Segment Start: Data section
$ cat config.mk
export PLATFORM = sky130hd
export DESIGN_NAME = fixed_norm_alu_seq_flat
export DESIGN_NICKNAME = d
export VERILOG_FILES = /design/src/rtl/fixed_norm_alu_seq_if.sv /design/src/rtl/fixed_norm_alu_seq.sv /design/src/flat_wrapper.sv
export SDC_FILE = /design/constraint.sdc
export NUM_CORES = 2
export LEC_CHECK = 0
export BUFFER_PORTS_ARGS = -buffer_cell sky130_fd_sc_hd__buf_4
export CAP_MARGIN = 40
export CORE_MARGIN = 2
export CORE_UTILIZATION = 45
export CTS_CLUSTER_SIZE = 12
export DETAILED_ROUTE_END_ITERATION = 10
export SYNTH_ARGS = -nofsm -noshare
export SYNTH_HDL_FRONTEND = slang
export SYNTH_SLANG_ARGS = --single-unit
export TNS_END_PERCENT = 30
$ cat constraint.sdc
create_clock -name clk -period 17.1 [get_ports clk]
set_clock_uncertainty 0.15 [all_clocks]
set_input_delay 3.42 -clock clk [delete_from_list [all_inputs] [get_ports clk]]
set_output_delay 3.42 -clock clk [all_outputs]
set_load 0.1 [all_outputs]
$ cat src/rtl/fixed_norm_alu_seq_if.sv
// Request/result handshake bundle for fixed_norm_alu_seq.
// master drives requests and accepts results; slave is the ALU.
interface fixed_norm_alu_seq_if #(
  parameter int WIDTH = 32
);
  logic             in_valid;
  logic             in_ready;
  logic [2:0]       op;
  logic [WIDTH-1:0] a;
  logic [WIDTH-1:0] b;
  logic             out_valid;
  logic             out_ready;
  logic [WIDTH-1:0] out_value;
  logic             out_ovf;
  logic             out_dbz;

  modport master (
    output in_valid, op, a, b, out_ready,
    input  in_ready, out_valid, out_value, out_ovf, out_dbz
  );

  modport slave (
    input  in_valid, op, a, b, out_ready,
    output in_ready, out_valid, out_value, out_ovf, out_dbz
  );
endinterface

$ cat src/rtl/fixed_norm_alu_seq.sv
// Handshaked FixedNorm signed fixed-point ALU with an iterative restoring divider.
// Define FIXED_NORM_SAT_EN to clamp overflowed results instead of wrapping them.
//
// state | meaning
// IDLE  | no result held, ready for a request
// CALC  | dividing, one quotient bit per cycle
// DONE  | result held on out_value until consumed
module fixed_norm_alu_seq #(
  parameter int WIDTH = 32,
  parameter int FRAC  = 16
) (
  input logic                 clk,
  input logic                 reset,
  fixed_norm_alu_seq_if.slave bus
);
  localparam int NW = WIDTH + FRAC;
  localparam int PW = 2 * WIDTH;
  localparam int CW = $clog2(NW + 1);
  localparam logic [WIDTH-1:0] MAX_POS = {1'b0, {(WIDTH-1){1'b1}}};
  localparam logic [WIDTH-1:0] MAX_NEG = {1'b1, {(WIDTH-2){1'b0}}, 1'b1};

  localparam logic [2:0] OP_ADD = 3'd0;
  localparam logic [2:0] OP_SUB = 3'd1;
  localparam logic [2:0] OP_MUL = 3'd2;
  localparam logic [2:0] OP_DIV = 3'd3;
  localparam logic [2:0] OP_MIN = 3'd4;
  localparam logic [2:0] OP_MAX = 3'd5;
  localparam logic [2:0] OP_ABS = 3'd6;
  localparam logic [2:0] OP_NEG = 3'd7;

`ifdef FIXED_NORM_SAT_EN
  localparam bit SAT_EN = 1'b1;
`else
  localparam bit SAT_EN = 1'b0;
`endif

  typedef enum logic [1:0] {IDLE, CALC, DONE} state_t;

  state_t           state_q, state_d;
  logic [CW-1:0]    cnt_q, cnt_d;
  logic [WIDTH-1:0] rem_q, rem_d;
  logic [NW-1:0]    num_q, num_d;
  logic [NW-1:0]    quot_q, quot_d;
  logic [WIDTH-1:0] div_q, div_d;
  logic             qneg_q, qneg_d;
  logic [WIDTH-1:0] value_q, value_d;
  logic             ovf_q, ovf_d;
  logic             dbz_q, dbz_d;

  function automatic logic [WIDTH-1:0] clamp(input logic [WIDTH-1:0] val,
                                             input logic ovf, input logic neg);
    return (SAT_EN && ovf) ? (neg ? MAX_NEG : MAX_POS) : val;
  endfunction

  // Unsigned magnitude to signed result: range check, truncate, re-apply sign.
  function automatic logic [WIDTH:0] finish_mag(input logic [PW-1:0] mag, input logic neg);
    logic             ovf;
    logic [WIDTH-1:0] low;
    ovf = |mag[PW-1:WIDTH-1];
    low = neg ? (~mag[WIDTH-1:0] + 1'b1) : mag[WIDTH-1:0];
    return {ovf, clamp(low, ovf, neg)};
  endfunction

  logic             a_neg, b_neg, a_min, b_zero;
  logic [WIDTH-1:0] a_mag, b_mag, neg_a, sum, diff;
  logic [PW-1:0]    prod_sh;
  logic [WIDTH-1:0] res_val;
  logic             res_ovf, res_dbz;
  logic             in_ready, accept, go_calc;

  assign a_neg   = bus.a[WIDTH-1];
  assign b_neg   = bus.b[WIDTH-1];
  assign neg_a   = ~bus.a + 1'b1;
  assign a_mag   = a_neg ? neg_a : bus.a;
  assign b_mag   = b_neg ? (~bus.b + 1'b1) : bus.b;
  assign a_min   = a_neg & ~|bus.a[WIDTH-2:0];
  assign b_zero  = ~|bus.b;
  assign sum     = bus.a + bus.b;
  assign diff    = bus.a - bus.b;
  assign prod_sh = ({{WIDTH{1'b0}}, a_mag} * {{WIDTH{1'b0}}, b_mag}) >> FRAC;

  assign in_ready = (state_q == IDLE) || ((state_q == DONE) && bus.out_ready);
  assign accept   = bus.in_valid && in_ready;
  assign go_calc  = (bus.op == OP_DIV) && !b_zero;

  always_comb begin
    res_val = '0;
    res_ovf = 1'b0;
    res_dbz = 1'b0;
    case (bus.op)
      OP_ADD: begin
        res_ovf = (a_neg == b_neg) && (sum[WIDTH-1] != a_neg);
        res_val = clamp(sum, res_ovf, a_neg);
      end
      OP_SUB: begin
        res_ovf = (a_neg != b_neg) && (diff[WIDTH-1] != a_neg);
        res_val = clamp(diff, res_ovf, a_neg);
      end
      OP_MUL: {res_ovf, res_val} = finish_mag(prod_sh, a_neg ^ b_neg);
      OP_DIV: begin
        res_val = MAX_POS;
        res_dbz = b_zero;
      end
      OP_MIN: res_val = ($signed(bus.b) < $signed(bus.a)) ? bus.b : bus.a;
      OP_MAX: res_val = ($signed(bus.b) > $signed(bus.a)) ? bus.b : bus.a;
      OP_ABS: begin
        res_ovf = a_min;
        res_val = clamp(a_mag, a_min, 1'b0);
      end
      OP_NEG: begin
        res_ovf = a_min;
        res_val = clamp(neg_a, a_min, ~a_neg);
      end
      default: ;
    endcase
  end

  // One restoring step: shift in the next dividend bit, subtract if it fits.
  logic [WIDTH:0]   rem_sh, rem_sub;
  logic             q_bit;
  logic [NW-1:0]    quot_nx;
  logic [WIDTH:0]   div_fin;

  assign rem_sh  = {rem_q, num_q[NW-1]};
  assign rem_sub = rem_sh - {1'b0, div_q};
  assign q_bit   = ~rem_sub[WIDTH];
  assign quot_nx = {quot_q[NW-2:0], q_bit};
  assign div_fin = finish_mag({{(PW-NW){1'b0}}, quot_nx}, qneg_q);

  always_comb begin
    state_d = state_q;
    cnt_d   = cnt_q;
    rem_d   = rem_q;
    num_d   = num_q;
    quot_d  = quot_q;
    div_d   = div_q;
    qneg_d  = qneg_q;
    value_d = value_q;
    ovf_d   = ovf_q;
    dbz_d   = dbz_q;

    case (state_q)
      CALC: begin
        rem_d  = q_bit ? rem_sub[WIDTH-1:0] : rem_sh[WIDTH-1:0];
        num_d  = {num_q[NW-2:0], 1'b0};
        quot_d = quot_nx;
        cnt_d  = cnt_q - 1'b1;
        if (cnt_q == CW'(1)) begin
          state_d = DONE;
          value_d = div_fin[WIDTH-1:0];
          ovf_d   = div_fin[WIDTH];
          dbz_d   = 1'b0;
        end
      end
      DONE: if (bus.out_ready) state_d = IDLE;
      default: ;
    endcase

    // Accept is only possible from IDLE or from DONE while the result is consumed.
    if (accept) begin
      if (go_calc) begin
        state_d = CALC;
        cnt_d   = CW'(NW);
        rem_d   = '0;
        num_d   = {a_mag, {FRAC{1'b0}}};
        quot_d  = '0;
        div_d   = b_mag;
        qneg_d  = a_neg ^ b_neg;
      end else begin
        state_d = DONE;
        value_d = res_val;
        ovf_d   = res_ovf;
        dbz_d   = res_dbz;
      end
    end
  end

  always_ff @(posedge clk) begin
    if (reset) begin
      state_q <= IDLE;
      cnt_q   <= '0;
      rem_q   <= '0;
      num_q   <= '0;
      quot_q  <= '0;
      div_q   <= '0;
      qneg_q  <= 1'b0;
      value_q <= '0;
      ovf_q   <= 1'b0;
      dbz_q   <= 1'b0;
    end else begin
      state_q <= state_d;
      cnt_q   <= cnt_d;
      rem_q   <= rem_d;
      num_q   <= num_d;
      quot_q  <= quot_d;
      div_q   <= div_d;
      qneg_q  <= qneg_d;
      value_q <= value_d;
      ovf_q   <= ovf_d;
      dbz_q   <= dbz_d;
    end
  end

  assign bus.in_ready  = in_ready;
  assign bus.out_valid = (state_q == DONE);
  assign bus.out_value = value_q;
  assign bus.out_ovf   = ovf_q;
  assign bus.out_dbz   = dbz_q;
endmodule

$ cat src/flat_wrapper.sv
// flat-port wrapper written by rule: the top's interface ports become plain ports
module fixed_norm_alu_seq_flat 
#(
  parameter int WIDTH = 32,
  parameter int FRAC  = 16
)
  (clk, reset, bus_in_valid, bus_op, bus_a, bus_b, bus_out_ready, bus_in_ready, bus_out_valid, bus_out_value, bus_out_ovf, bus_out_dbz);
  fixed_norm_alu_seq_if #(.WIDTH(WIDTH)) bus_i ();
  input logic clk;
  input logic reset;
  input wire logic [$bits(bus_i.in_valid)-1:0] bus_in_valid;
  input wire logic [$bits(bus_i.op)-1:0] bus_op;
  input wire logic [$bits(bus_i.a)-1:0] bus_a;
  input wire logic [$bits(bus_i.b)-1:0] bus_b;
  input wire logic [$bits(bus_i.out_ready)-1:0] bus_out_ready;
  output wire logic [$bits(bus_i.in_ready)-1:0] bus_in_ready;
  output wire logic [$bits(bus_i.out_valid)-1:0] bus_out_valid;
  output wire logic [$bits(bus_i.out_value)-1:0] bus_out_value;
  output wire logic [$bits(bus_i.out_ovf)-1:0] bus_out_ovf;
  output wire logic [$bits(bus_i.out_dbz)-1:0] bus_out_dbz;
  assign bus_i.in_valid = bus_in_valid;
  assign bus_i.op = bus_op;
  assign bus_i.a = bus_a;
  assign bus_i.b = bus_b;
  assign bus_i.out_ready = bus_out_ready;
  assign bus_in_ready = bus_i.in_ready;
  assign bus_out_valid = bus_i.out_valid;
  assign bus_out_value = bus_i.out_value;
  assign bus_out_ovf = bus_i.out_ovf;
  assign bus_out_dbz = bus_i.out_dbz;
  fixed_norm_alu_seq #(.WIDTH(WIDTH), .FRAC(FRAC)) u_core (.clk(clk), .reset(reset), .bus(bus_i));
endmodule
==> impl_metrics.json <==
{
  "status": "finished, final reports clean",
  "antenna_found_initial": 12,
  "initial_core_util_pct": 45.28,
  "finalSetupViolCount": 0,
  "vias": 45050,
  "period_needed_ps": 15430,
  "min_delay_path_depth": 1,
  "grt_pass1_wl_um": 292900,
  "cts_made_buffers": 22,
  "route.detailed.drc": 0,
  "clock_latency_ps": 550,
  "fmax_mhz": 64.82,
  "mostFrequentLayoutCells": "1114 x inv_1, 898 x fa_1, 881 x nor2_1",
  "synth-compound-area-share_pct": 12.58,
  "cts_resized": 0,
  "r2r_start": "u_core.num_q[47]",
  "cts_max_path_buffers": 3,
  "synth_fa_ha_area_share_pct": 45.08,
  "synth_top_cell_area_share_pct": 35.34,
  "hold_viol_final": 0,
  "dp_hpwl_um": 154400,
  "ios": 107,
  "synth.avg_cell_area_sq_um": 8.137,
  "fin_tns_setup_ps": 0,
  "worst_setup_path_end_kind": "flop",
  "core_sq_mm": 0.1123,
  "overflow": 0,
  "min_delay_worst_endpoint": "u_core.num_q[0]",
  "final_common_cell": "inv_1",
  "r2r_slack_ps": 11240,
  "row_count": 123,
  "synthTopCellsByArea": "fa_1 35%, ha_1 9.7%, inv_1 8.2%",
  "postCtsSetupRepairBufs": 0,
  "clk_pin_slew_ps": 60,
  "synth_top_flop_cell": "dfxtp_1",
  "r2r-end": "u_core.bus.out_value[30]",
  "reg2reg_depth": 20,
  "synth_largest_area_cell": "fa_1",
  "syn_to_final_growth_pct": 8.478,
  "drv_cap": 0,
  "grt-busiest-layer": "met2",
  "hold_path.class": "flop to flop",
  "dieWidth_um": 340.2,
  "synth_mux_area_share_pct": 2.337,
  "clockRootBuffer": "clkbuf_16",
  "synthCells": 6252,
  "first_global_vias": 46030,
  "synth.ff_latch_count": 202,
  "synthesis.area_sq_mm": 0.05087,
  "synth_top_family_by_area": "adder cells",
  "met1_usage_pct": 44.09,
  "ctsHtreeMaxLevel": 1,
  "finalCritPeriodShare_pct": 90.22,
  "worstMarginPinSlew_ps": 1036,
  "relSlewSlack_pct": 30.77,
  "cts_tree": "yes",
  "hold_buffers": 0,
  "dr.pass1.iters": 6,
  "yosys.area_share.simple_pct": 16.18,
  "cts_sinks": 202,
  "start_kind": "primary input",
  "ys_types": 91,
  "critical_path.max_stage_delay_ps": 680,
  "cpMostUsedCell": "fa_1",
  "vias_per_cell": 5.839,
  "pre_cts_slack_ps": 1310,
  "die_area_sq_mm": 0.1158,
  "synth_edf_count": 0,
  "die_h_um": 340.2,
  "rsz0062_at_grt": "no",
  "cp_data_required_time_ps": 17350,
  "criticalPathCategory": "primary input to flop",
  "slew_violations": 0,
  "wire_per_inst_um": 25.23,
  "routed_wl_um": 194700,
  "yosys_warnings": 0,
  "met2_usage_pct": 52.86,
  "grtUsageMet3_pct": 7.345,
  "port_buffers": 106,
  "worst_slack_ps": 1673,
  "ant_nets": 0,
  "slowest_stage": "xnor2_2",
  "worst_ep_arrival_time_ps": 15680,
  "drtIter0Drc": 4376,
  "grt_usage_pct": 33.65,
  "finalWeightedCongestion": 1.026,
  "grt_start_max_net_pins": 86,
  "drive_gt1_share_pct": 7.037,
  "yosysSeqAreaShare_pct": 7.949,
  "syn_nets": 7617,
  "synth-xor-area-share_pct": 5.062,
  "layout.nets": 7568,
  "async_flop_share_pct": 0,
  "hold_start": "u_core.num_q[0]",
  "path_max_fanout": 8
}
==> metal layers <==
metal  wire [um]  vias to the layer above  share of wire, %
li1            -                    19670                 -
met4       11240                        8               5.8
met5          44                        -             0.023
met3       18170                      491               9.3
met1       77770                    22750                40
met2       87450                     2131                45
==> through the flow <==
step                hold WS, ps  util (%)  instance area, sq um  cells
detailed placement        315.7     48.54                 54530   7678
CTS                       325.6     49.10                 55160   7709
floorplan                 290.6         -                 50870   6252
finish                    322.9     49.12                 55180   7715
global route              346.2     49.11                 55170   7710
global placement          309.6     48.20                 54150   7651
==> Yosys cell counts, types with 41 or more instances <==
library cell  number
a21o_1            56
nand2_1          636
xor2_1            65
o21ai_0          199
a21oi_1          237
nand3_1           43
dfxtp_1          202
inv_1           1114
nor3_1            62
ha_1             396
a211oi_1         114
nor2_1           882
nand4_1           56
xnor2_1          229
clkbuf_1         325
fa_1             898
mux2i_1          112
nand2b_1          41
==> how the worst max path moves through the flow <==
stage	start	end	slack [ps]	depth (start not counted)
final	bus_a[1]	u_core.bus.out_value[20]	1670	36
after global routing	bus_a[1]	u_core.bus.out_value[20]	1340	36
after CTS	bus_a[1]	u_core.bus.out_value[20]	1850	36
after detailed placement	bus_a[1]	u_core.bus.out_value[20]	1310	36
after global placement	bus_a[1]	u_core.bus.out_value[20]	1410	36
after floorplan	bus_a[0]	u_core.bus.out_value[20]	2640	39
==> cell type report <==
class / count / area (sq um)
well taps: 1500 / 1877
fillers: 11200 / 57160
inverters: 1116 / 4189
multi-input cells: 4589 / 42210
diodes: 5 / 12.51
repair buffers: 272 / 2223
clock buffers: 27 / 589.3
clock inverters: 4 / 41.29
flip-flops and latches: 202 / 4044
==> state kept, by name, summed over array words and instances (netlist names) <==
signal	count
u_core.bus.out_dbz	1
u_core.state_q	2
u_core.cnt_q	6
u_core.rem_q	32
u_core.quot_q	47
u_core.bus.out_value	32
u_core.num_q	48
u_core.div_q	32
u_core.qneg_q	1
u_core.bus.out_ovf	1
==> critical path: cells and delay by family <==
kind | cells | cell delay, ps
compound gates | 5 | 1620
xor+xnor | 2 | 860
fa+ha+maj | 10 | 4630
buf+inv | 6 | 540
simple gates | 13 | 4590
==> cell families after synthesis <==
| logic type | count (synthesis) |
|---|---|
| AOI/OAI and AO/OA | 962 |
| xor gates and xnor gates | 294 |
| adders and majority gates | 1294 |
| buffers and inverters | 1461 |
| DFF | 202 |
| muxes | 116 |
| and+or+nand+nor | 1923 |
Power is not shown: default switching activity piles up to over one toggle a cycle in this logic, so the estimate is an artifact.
Segment End: Data section
## [Task statement]
If a line in the data holds the string "class", copy that line.

## [Reply]
  "hold_path.class": "flop to flop",
class / count / area (sq um)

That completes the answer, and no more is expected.